News

Actions

Barr renews fight with tech companies over ‘dangerous’ use of encryption

Posted at 10:43 AM, Jul 23, 2019
and last updated 2019-07-23 12:43:33-04

Attorney General William Barr renewed the longstanding feud between law enforcement and tech companies over the issue of encryption on Tuesday, arguing that companies are jeopardizing authorities’ ability to prevent major crimes.

Speaking at Fordham University’s International Conference on Cyber Security, Barr said it was “dangerous” and “unacceptable” that tech companies’ use of encryption to keep users’ data safe from hackers and foreign governments is impeding law enforcement’s ability to access communications after a warrant has been issued.

“By enabling dangerous criminals to cloak their communications and activities behind an essentially impenetrable digital shield, the deployment of warrant-proof encryption is already imposing huge costs on society,” Barr said.

Citing several criminal cases where law enforcement was unable to access communications despite having a warrant, Barr said that encryption “seriously degrades the ability of law enforcement to detect and prevent crime before it occurs.”

Barr cited the aftermath of the San Bernardino shooting of 2015, which led to alegal standoff with Apple after the FBI was unable to access the messages of an ISIS sympathizer, who killed 14 people, on a locked iPhone.

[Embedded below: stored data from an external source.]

## src/rtl/rstseq_pkg.sv

```systemverilog
package rstseq_pkg;
  typedef struct packed {
    logic supply_low;
    logic man_low;
    logic wdog;
  } rstseq_src_t;

  function automatic logic any_fault(input rstseq_src_t s);
    return s.supply_low | s.man_low | s.wdog;
  endfunction
endpackage

```

## src/rtl/rstseq_sync2.sv

```systemverilog
module rstseq_sync2 #(
  parameter int WIDTH = 2,
  parameter logic [WIDTH-1:0] RST_VAL = '0
) (
  input  logic             clk,
  input  logic             rst,
  input  logic [WIDTH-1:0] d,
  output logic [WIDTH-1:0] q
);
  generate
    for (genvar i = 0; i < WIDTH; i++) begin : g_bit
      logic meta_q, stab_q;
      always_ff @(posedge clk) begin
        if (rst) begin
          meta_q <= RST_VAL[i];
          stab_q <= RST_VAL[i];
        end else begin
          meta_q <= d[i];
          stab_q <= meta_q;
        end
      end
      assign q[i] = stab_q;
    end
  endgenerate
endmodule

```

## src/rtl/rstseq_deglitch.sv

```systemverilog
module rstseq_deglitch #(
  parameter int   STABLE_CYC = 40,
  parameter logic RST_LEVEL  = 1'b0
) (
  input  logic clk,
  input  logic rst,
  input  logic din,
  output logic dout
);
  localparam int CW = $clog2(STABLE_CYC + 1);
  localparam logic [CW-1:0] LAST = CW'(STABLE_CYC - 1);

  logic          level_q;
  logic [CW-1:0] run_q;

  always_ff @(posedge clk) begin
    if (rst) begin
      level_q <= RST_LEVEL;
      run_q   <= '0;
    end else if (din != level_q) begin
      if (run_q == LAST) begin
        level_q <= din;
        run_q   <= '0;
      end else begin
        run_q <= run_q + 1'b1;
      end
    end else begin
      run_q <= '0;
    end
  end

  assign dout = level_q;

  // the filtered level changes only after a full stable run
  p_flip_after_run_r6: assert property (@(posedge clk) disable iff (rst)
    (level_q != $past(level_q)) |-> ($past(run_q) == LAST));

  // the run counter never passes its terminal value
  p_run_bound_r6: assert property (@(posedge clk) disable iff (rst)
    run_q <= LAST);
endmodule

```

## src/rtl/rstseq_hold_timer.sv

```systemverilog
module rstseq_hold_timer #(
  parameter int CNT_W = 16
) (
  input  logic             clk,
  input  logic             rst,
  input  logic             fault,
  input  logic [CNT_W-1:0] load,
  output logic             rst_n_o
);
  logic [CNT_W-1:0] cnt_q;
  logic             rst_n_q;

  always_ff @(posedge clk) begin
    if (rst) begin
      cnt_q   <= load;
      rst_n_q <= 1'b0;
    end else if (fault) begin
      cnt_q   <= load;
      rst_n_q <= 1'b0;
    end else if (!rst_n_q) begin
      if (cnt_q == '0) rst_n_q <= 1'b1;
      else             cnt_q   <= cnt_q - 1'b1;
    end
  end

  assign rst_n_o = rst_n_q;

  // a fault seen at an edge leaves the output low after it
  p_fault_holds_low_r1: assert property (@(posedge clk) disable iff (rst)
    fault |=> !rst_n_q);

  // release happens only from an exhausted count with no fault
  p_release_at_zero_r3: assert property (@(posedge clk) disable iff (rst)
    $rose(rst_n_q) |-> ($past(cnt_q) == '0 && !$past(fault)));

  // a quiet countdown decreases by exactly one per cycle
  p_count_down_r3: assert property (@(posedge clk) disable iff (rst)
    (!rst_n_q && !fault && cnt_q != '0) |=> (cnt_q == CNT_W'($past(cnt_q) - 1'b1)));
endmodule

```

## src/rtl/supply_reset_seq.sv

```systemverilog
module supply_reset_seq
  import rstseq_pkg::*;
#(
  parameter int CNT_W       = 16,
  parameter int MR_FILT_CYC = 40
) (
  input  logic             clk,
  input  logic             rst,
  input  logic             supply_low_i,
  input  logic             man_rst_ni,
  input  logic             wdog_fault_i,
  input  logic [CNT_W-1:0] hold_ticks_i,
  output logic             reset_no
);
  localparam int N_ASYNC = 2;

  logic [N_ASYNC-1:0] async_raw, async_s;
  logic               man_low_f;
  rstseq_src_t        src;

  assign async_raw = {~man_rst_ni, supply_low_i};

  rstseq_sync2 #(.WIDTH(N_ASYNC), .RST_VAL('0)) u_sync (
    .clk(clk), .rst(rst), .d(async_raw), .q(async_s)
  );

  rstseq_deglitch #(.STABLE_CYC(MR_FILT_CYC), .RST_LEVEL(1'b0)) u_mr_filt (
    .clk(clk), .rst(rst), .din(async_s[1]), .dout(man_low_f)
  );

  always_comb begin
    src.supply_low = async_s[0];
    src.man_low    = man_low_f;
    src.wdog       = wdog_fault_i;
  end

  rstseq_hold_timer #(.CNT_W(CNT_W)) u_timer (
    .clk(clk), .rst(rst), .fault(any_fault(src)),
    .load(hold_ticks_i), .rst_n_o(reset_no)
  );

  // a synchronized supply fault forces the output low next cycle
  p_supply_low_r1: assert property (@(posedge clk) disable iff (rst)
    async_s[0] |=> !reset_no);

  // an accepted manual low forces the output low next cycle
  p_manual_low_r2: assert property (@(posedge clk) disable iff (rst)
    man_low_f |=> !reset_no);

  // a watchdog strobe forces the output low next cycle
  p_wdog_pulse_r5: assert property (@(posedge clk) disable iff (rst)
    wdog_fault_i |=> !reset_no);
endmodule

```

Eventually the FBI purchased a third party walk-around to access the messages.

“Given the frequency with which these situations are now arising, it is only a matter of time before a sensational case crystalizes the issue for the public,” Barr said.

The speech rankled online civil libertarians, who have argued for years that if tech companies are forced to build exceptions or backdoors into encryption communications systems, it will creates a hole that not just law enforcement, but also hackers and malicious governments could exploit.

“Once you weaken encryption with a backdoor, you make it far easier for criminals, hackers and predators to get into your digital life,” Senator Ron Wyden, a longstanding encryption advocate, said in response to Barr’s statement.

Barr echoed former FBI Director James Comey’s stance on the issue, saying it was a problem the American tech community could solve.

“We think our tech sector has the ingenuity to develop effective ways to provide secure encryption while also providing secure legal access,” Barr said.

His remarks have not gone down well with some in Silicon Valley.

“This kind of speech doesn’t do well with the tech community,” a senior employee at a major American tech company who requested to not be named in order to speak freely, told CNN.

“If you want us to work with you, come to us in a collaborative fashion, not with threats and hyperbole,” the employee said. “Comey has gone down this path. He started out having adversarial tactics with encryption and got nowhere with that strategy.”